Even within the Aristotelian paradigm, where we pretend that the definitions are the actual concepts, you don’t have simultaneous freedom of intension and extension. Suppose I define Mars as “A huge red rocky sphere, around a tenth of Earth’s mass and 50% further away from the Sun.” It’s then a separate matter to show that this intensional definition matches some particular extensional thing in my experience, or indeed, that it matches any real thing whatsoever. If instead I say “That’s Mars” and point to a red light in the night sky, it becomes a separate matter to show that this extensional light matches any particular intensional definition I may propose—or any intensional beliefs I may have—such as “Mars is the God of War.”

But most of the brain’s work of applying intensions happens sub-deliberately. We aren’t consciously aware that our identification of a red light as “Mars” is a separate matter from our verbal definition “Mars is the God of War.” No matter what kind of intensional definition I make up to describe Mars, my mind believes that “Mars” refers to this thingy, and that it is the fourth planet in the Solar System.
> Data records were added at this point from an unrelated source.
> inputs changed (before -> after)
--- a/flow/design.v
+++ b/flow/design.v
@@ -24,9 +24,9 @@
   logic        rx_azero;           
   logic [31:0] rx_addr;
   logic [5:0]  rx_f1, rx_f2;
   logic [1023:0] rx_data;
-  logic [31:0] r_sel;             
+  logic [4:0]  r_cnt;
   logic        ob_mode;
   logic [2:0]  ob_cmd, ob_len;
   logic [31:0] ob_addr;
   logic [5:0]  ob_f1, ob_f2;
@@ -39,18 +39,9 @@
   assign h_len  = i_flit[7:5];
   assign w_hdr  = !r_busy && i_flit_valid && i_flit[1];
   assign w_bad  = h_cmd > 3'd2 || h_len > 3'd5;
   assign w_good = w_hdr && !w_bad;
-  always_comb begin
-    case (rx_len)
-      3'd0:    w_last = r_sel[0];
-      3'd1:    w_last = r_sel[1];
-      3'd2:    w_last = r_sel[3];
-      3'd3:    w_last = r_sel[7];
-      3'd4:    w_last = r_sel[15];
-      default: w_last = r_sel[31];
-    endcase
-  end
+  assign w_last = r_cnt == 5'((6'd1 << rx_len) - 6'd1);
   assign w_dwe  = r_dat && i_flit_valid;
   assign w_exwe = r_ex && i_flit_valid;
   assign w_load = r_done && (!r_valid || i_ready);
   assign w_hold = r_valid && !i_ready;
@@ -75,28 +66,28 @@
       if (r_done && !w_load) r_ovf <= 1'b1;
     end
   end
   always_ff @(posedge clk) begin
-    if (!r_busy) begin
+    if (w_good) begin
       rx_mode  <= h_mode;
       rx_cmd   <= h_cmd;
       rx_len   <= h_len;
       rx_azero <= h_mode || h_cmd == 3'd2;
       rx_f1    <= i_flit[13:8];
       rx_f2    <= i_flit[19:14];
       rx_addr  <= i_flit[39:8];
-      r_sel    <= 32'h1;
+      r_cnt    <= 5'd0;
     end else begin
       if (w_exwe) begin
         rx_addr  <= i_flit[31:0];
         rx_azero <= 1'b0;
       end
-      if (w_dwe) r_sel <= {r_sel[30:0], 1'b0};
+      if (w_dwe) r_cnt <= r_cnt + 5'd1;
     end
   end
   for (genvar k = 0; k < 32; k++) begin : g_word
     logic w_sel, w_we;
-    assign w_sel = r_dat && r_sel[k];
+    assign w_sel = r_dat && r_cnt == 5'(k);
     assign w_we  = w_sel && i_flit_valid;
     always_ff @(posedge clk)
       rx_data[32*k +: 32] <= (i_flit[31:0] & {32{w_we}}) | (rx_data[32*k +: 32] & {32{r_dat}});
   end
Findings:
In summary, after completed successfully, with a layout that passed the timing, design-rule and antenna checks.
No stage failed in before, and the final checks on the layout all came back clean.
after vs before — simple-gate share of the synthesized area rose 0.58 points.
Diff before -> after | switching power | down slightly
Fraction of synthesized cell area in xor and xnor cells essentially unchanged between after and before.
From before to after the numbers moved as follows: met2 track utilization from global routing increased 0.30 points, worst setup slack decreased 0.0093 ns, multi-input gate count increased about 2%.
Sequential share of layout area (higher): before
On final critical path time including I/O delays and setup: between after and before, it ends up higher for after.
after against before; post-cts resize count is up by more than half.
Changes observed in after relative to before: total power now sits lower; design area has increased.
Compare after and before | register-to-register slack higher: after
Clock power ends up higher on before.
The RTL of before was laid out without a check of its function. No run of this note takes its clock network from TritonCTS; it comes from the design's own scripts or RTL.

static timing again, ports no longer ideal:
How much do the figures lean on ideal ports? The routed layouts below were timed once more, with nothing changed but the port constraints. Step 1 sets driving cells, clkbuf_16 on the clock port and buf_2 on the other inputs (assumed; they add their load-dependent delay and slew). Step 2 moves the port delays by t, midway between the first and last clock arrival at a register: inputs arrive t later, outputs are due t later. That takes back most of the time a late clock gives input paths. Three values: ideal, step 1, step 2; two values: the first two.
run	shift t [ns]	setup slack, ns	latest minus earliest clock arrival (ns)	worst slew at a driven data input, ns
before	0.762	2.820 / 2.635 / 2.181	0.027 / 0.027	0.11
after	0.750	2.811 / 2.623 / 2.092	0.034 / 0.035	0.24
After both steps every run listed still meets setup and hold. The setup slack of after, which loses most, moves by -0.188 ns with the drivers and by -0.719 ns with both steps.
This is an optimization exercise on Yosys and OpenROAD, whose aim is small area, a short achievable clock period and few clock cycles per item, not a production implementation. Only simulation tests tie the RTL to the original design; equivalence was not proved. Power figures rest on the tool's default switching activity, not on a simulated workload.

== alpha ==
==> flow/design.v <==
package tcprto_pkg;
  localparam int PRIM_W   = 25;
  localparam int FALL_W   = 24;
  localparam int TICK_W   = 24;
  localparam int STATE_W  = 32;
  localparam int SHIFT_W  = 3;
  localparam int IN_DATA_W  = 56;
  localparam int OUT_DATA_W = 88;
  localparam int CFG_IDX_W  = 2;
  localparam int CFG_DATA_W = 24;
  typedef enum logic [CFG_IDX_W-1:0] {
    REG_ALPHA_SHIFT = 2'd0,
    REG_BETA_SHIFT  = 2'd1,
    REG_CLOCK_GRAN  = 2'd2,
    REG_RTO_LIMIT   = 2'd3
  } cfg_reg_t;
  localparam logic [SHIFT_W-1:0] ALPHA_SHIFT_RST = 3'd3;
  localparam logic [SHIFT_W-1:0] BETA_SHIFT_RST  = 3'd2;
  localparam logic [TICK_W-1:0]  CLOCK_GRAN_RST  = 24'd1;
  localparam logic [TICK_W-1:0]  RTO_LIMIT_RST   = 24'd60;
  localparam int STATE_INIT_TICKS = 3;
endpackage
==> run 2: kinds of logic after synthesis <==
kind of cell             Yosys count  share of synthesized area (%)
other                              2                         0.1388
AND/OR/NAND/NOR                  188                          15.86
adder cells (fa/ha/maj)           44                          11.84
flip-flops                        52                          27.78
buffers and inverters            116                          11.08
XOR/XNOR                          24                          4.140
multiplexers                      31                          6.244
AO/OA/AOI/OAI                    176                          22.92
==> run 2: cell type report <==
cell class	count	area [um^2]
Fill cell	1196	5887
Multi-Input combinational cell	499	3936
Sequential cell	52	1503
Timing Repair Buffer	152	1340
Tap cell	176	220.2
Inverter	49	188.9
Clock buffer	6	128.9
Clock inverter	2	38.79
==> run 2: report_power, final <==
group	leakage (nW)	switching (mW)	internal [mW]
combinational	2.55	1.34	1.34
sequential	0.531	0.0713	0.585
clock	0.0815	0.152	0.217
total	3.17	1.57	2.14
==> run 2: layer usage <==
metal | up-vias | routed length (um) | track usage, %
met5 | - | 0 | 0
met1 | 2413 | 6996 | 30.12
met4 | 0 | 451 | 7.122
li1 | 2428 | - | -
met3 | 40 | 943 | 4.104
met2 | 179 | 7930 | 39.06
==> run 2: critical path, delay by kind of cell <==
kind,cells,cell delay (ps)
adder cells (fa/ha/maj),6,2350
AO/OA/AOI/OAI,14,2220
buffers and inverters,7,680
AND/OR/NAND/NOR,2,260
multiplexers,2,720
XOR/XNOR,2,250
Background: an optimization exercise with open tools, aiming at small area and a short achievable clock period. Do not read the settings as production practice.
RTL that was checked went through simulation tests only; none was proved equivalent to the original.
Power figures rest on the tool's default switching activity, not on a simulated workload.

## spiSdCard
module spiSdCard (
   input  logic sclk,
   input  logic rstn,
   input  logic ncs,
   input  logic mosi,
   output logic miso
);
   localparam int N = 256;
   localparam logic [3:0] sHunt    = 4'd0,
                          sDir     = 4'd1,
                          sFrame   = 4'd2,
                          sStart   = 4'd3,     
                          sResp    = 4'd4,     
                          sData    = 4'd5,
                          sCrc     = 4'd6,
                          sTokHunt = 4'd7,
                          sWrData  = 4'd8,
                          sWrCrc   = 4'd9,
                          sStartW  = 4'd10,    
                          sDrBusy  = 4'd11;    
   logic [3:0]             state;
   logic [10:0]            cnt;         
   logic [5:0]             idx;
   logic [7:0]             adr;         
   logic                   a8;          
   logic                   fA;          
   logic                   fB;          
   logic                   appCmd;
   logic                   wasApp;      
   logic                   initDone;
   logic [7:0]             lenm1;       
  ...
Size in the first run: about 3300 cells after synthesis, ~2200 flip-flops.
clock: 4.0 ns
lec_check: 0
cap_margin: 20
core_margin: 2
core_utilization: 65
cts_buf_list: sky130_fd_sc_hd__clkbuf_4 sky130_fd_sc_hd__clkbuf_8
cts_cluster_diameter: 60
cts_cluster_size: 16
setup_slack_margin: 2.2
slew_margin: 20
run.sh (not shown) runs the stock make flow with config.mk's settings and CLKGATE_MAP_FILE= SYNTH_SCRIPT=/design/flow/synth_recipe.tcl, a recipe that flattens the netlist after the stock synthesis.
==> next run, changes <==
- SETUP_SLACK_MARGIN: 2.2 -> 2.0
Maximum frequency goes up by 3.4%.
Register-to-register slack improved by 20 ps.
Combinational power goes down by about 10%.
Critical path depth is unchanged.
Worst setup slack improved by 71 ps.
==> next run, changes <==
- ABC_AREA: default -> 1
=> Clock-buffer cell count is higher by 3. Final area falls by about 1.3%. Cell count is higher by 10%. Sequential power climbs by about 5%.

---

Another version of the RTL of spiSdCard (not shown whole).
Size in the first run: about 3400 cells after synthesis, ~2200 flip-flops, roughly 0.054 mm^2 of cells after synthesis.
make LEC_CHECK=0 CAP_MARGIN=20 CORE_MARGIN=2 CORE_UTILIZATION=75 CTS_BUF_LIST='sky130_fd_sc_hd__clkbuf_4 sky130_fd_sc_hd__clkbuf_8' CTS_CLUSTER_DIAMETER=60 CTS_CLUSTER_SIZE=18 SETUP_SLACK_MARGIN=1.8 SLEW_MARGIN=20 finish   # period 4.0 ns
The first run ran to the end with no violations.
Then changed:
CORE_UTILIZATION = 60   (was 75)
CTS_CLUSTER_DIAMETER = 80   (was 60)
CTS_CLUSTER_SIZE = 16   (was 18)
SETUP_SLACK_MARGIN = 1.6   (was 1.8)
After rerunning: Wire length goes down by 8.8%; core utilization shrinks by 17 points; fmax went down by 6.5%; die area climbs by 25%; register-to-register slack got worse by 0.22 ns; critical path depth came out higher by 2; first-iteration DRC count goes down by 6.8%.
Function was not checked in any run of this note: the RTL went through the layout flow alone.

---

Setup of orange:
spiSdCard, a different RTL version from the one above (not shown whole).
Size: ~3400 cells after synthesis, ~2100 flip-flops, roughly 51000 um2 of cells after synthesis.
Design spiSdCard, start of the top module:
module spiSdCard (
   input  logic sclk,
   input  logic rstn,
   input  logic ncs,
   input  logic mosi,
   output logic miso
);
export LEC_CHECK = 0
export CAP_MARGIN = 20
export CORE_MARGIN = 2
export CORE_UTILIZATION = 40
export SLEW_MARGIN = 20
create_clock -name core_clock -period 4.0 [get_ports {sclk}]
### orange -> purple
- putting SETUP_SLACK_MARGIN at 1.5 where nothing was set
### Flow results
From orange to purple the numbers moved as follows: critical path buffer and inverter count higher, number of cells on the critical path higher, xor/xnor cell area share of the yosys netlist roughly the same, aggregate global routing overflow roughly the same.
From orange to purple the numbers moved as follows: relative area change from synthesis to final layout increased 2.3 points, final non-filler cell total increased 1.3%, final cell utilization of the core increased 0.92 points, number of combinational gates with multiple inputs essentially unchanged.
Looking only at total chip power, and setting everything else aside, the lower value of orange and purple goes to purple.

---

## run 1
Another version of the RTL of spiSdCard (not shown whole).
Size in the first run: roughly 3200 cells after synthesis, ~2200 flip-flops, roughly 5 I/O pins, about 52000 um^2 of cells after synthesis.
==> flow/config.mk <==
export PLATFORM = sky130hd
export DESIGN_NAME = spiSdCard
export DESIGN_NICKNAME = spiSdCard
export VERILOG_FILES = /design/flow/design.v
export SDC_FILE = /design/flow/constraint.sdc
export NUM_CORES = 4
export LEC_CHECK = 0
export CAP_MARGIN = 20
export CORE_MARGIN = 2
export CORE_UTILIZATION = 65
export CTS_BUF_LIST = sky130_fd_sc_hd__clkbuf_4 sky130_fd_sc_hd__clkbuf_8
export CTS_CLUSTER_DIAMETER = 60
export CTS_CLUSTER_SIZE = 16
export SETUP_SLACK_MARGIN = 1.95
export SLEW_MARGIN = 20
==> flow/constraint.sdc <==
create_clock -name core_clock -period 4.0 [get_ports {sclk}]
set_input_delay 0.8000 -clock core_clock [delete_from_list [all_inputs] [get_ports {sclk}]]
set_output_delay 0.8000 -clock core_clock [all_outputs]
set_load 0.01 [all_outputs]
Input changes introduced in run 2 (baseline for comparison: run 1):
# run 1
export LEC_CHECK = 0
export CAP_MARGIN = 20
export CORE_MARGIN = 2
export CORE_UTILIZATION = 65
export CTS_BUF_LIST = sky130_fd_sc_hd__clkbuf_4 sky130_fd_sc_hd__clkbuf_8
export CTS_CLUSTER_DIAMETER = 60
export CTS_CLUSTER_SIZE = 16
export SETUP_SLACK_MARGIN = 1.95
export SLEW_MARGIN = 20
create_clock -name core_clock -period 4.0 [get_ports {sclk}]
# run 2
export LEC_CHECK = 0
export CAP_MARGIN = 20
export CORE_MARGIN = 2
export CORE_UTILIZATION = 65
export CTS_BUF_LIST = sky130_fd_sc_hd__clkbuf_16
export CTS_CLUSTER_DIAMETER = 80
export CTS_CLUSTER_SIZE = 30
export SETUP_SLACK_MARGIN = 1.8
export SLEW_MARGIN = 20
create_clock -name core_clock -period 4.0 [get_ports {sclk}]
### Flow results
Run 2 vs run 1 on worst stage delay on the critical path: run 2 is the higher one. Run 2 ends up with a largest fanout on the critical path that is 5 higher than in run 1. Compared with run 1, run 2 has extra setup slack. Summary — number of buffers other than clock buffers in the final layout, run 2 relative to run 1: lower, by 49.
Modified inputs, run 3 compared to run 2
# run 2
export LEC_CHECK = 0
export CAP_MARGIN = 20
export CORE_MARGIN = 2
export CORE_UTILIZATION = 65
export CTS_BUF_LIST = sky130_fd_sc_hd__clkbuf_16
export CTS_CLUSTER_DIAMETER = 80
export CTS_CLUSTER_SIZE = 30
export SETUP_SLACK_MARGIN = 1.8
export SLEW_MARGIN = 20
create_clock -name core_clock -period 4.0 [get_ports {sclk}]
# run 3
export LEC_CHECK = 0
export CAP_MARGIN = 20
export CORE_MARGIN = 2
export CORE_UTILIZATION = 65
export CTS_BUF_LIST = sky130_fd_sc_hd__clkbuf_4 sky130_fd_sc_hd__clkbuf_8
export CTS_CLUSTER_DIAMETER = 60
export CTS_CLUSTER_SIZE = 16
export SETUP_SLACK_MARGIN = 1.8
export SLEW_MARGIN = 20
create_clock -name core_clock -period 4.0 [get_ports {sclk}]
Notes after the runs:
The origin of the worst setup path comes out adr[0] in one run and misoReg in the other, namely in run 2 and run 3 respectively.
Run 3 does better than run 2 on worst reg-to-reg setup slack.
Lower maximum net fanout on the critical path was reported by run 3, not run 2.
The final layout from run 3, which completed every stage, passed the timing, design-rule and antenna checks at the end of the flow.
Diff run 2 and run 3: total power lower in run 3
Run 3 vs. run 2: total track usage went down by 0.67 points.
Run 3 vs run 2 on number of diodes added for antenna fixing: run 3 is the higher one.
Comparing run 2 and run 3, the higher critical path depth is on run 2.
Diff run 2 -> run 3: worst setup slack lost 0.056 ns, transition time of the tightest slew-check pin lost 0.014 ns, first-pass GRT wire length lost 4.0 mm, number of fill cells in the layout neither gained nor lost much.
Vias: run 3 above run 2

what the ideal ports hide:
The results above use ideal ports. As a check the final layouts listed here were re-extracted and re-timed, cells and wires unchanged.
Step 1, drivers: a clkbuf_16 drives sclk and a buf_2 each remaining input, both assumed.
Step 2 times the ports against the registers' clock, not the clock port: input delays grow and output delays shrink by t, the midpoint of the rising clock arrivals with the driver on.
Slacks: ideal / step 1 / step 2; pairs: ideal / step 1.
| run | shift t [ns] | setup slack, ns | hold WS [ns] | latest minus earliest clock arrival (ns) | pins driven straight from the clock port |
|---|---|---|---|---|---|
| the first run of note 1 | 0.886 | 1.813 / 1.751 / 1.124 | 0.277 / 0.277 / 0.277 | 0.066 / 0.066 | 1 |
| the second run of note 1 | 0.865 | 1.884 / 1.824 / 1.335 | 0.246 / 0.225 / 0.307 | 0.042 / 0.042 | 1 |
| the third run of note 1 | 0.876 | 1.839 / 1.780 / 1.188 | 0.286 / 0.286 / 0.286 | 0.056 / 0.056 | 1 |
| the first run of note 2 | 0.884 | 1.682 / 1.655 / 1.137 | 0.309 / 0.309 / 0.309 | 0.054 / 0.054 | 1 |
| the second run of note 2 | 0.891 | 1.520 / 1.520 / 0.934 | 0.305 / 0.305 / 0.305 | 0.042 / 0.042 | 1 |
| orange | 0.841 | 0.617 / 0.617 / 0.617 | 0.305 / 0.305 / 0.305 | 0.035 / 0.035 | 1 |
| purple | 0.851 | 0.953 / 0.953 / 0.890 | 0.302 / 0.302 / 0.302 | 0.034 / 0.034 | 1 |
| run 1 | 0.851 | 1.743 / 1.685 / 1.191 | 0.303 / 0.303 / 0.303 | 0.039 / 0.039 | 1 |
| run 2 | 0.720 | 1.782 / 1.770 / 1.279 | 0.314 / 0.314 / 0.314 | 0.032 / 0.033 | 1 |
| run 3 | 0.879 | 1.725 / 1.665 / 1.280 | 0.300 / 0.300 / 0.300 | 0.049 / 0.049 | 1 |
After both steps setup and hold are still met in every run listed. For the first run of note 1, which loses most, drivers alone change the setup slack by -0.062 ns; drivers and shift together by -0.689 ns.
This design comes from an exercise in tuning for small area, a short achievable clock period and few clock cycles on the open sky130 flow, not from production work. In this exercise RTL edits were held to simulation tests only and were not proved equivalent to the original. No activity file was given, so power comes from the tool's default toggle rates.

## imd_top
module imd_top #(
	parameter int REG_WIDTH = imd_pkg::IMD_REG_WIDTH_DEF
) (
	input  logic			clk,
	input  logic			nrst,
	input  logic [3:0]		i_imuldiv_op,		 
	input  logic [REG_WIDTH-1:0]	i_rs_val,
	input  logic [REG_WIDTH-1:0]	i_rt_val,
	input  logic			i_mem_stall,
	input  logic			i_fetch_stall,
	input  logic			i_nullify_execute,
	input  logic			i_nullify_mem,
	input  logic			i_nullify_wb,
	output logic			o_exec_stall,		 
	output logic [REG_WIDTH-1:0]	o_rd_val,
	output logic			o_rd_valid
);
For scale: about 2600 cells after synthesis, ~110 I/O pins, ~21000 um2 of cells after synthesis.
clock: 6.5 ns
lec_check: 0
cap_margin: 20
core_margin: 2
core_utilization: 40
place_density: 0.45
setup_slack_margin: 2.5
slew_margin: 20
standard.sh (not shown) runs the stock make flow with config.mk's settings and CLKGATE_MAP_FILE= SYNTH_SCRIPT=/design/flow/synth_recipe.tcl, a recipe that flattens the netlist after the stock synthesis.
==> flow/flow/run.sh <==
#!/bin/bash
# Standard layout with two placement/repair knobs changed:
#  - port buffers are plain sky130 buffers (buf_1) instead of the delay cell
#    buffer_ports picks by default; every port still gets its own buffer;
#  - the resizer may change a cell's footprint when it repairs timing.
set -euo pipefail
bash standard.sh MATCH_CELL_FOOTPRINT=0 "BUFFER_PORTS_ARGS=-buffer_cell sky130_fd_sc_hd__buf_1" finish > standard_make.log 2>&1
Testbench counts at the start, summed over its fixed seeds: cycles 31,558.
Change:
ABC_AREA = 1   (was default)
PLACE_DENSITY = default   (was 0.45)
Result: Via count climbs by 18%; area after synthesis climbs by 12%; power climbs by 6.8%; setup slack gains 0.078 ns; global-route usage drops by 1.3 points; critical path depth stays the same; combinational power climbs by about 10%; synthesized cell count climbs by 44%; maximum frequency climbs by 2.0%; clock-buffer cell count climbs by 1.
This is an optimization exercise on Yosys and OpenROAD, whose aim is small area, a short achievable clock period and few clock cycles per item, not a production implementation. No functional check of the RTL was part of any run shown here. Power and IR drop assume default switching activity.

==> flow/design.v (outline; a module is shown in full before it is edited, if it fits) <==
// module booth_recoder: 16 lines
// module booth_mult_top: 1443 lines
module booth_mult_top (
	input  logic                          clk,
	input  logic                          reset,
	input  logic                          in_valid,
	input  logic signed [16-1:0] multiplicand,
	input  logic signed [16-1:0] multiplier,
	output logic                          out_valid,
	output logic signed [32-1:0] product
);
  // ...
==> flow/flow/run.sh <==
#!/bin/bash
# Layout flow: the standard ORFS flow (standard.sh) with three changes:
#  - port buffers are buf_1 instead of the delay buffer that buffer_ports picks by default;
#  - clock tree: larger sink clusters of clkbuf_8 leaves and no dummy loads;
#  - power recovery after global routing (downsizes cells off the critical paths).
# Every tool's output goes to the ORFS logs under orfs/ and to standard.log here.
set -euo pipefail
export BUFFER_PORTS_ARGS="-buffer_cell sky130_fd_sc_hd__buf_1"
export CTS_ARGS="-sink_clustering_enable -repair_clock_nets -buf_list sky130_fd_sc_hd__clkbuf_8 -sink_clustering_size 20 -sink_clustering_max_diameter 60 -dont_use_dummy_load"
export RECOVER_POWER=0
bash standard.sh > standard.log 2>&1
==> flow/standard.sh <==
#!/bin/bash
# synth_recipe.tcl (not shown) runs the flow's synth.tcl, then flattens the netlist and writes it again
# the make line also repeats each setting of config.mk as NAME=value (left out here)
make -C /OpenROAD-flow-scripts/flow DESIGN_CONFIG=/design/flow/config.mk WORK_HOME=/design/flow/orfs CLKGATE_MAP_FILE= SYNTH_SCRIPT=/design/flow/synth_recipe.tcl "${@:-finish}"
==> flow/config.mk <==
export PLATFORM = sky130hd
export DESIGN_NAME = booth_mult_top
export DESIGN_NICKNAME = booth_mult_top
export VERILOG_FILES = /design/flow/design.v
export SDC_FILE = /design/flow/constraint.sdc
export NUM_CORES = 4
export LEC_CHECK = 0
export CAP_MARGIN = 20
export CORE_MARGIN = 2
export CORE_UTILIZATION = 40
export SETUP_SLACK_MARGIN = 3.3
export SLEW_MARGIN = 20
==> flow/constraint.sdc <==
create_clock -name core_clock -period 5.5 [get_ports {clk}]
set_input_delay 1.1000 -clock core_clock [delete_from_list [all_inputs] [get_ports {clk}]]
set_output_delay 1.1000 -clock core_clock [all_outputs]
set_load 0.01 [all_outputs]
When you take into account the way the human mind actually, pragmatically works, the notion “I can define a word any way I like” soon becomes “I can believe anything I want about a fixed set of objects” or “I can move any object I want in or out of a fixed membership test.” Just as you can’t usually convey a concept’s whole intension in words because it’s a big complicated neural membership test, you can’t control the concept’s entire intension because it’s applied sub-deliberately. This is why arguing that XYZ is true “by definition” is so popular. If definition changes behaved like the empirical null-ops they’re supposed to be, no one would bother arguing them. But abuse definitions just a little, and they turn into magic wands—in arguments, of course; not in reality.

Charles Sanders Peirce, Collected Papers (Harvard University Press, 1931).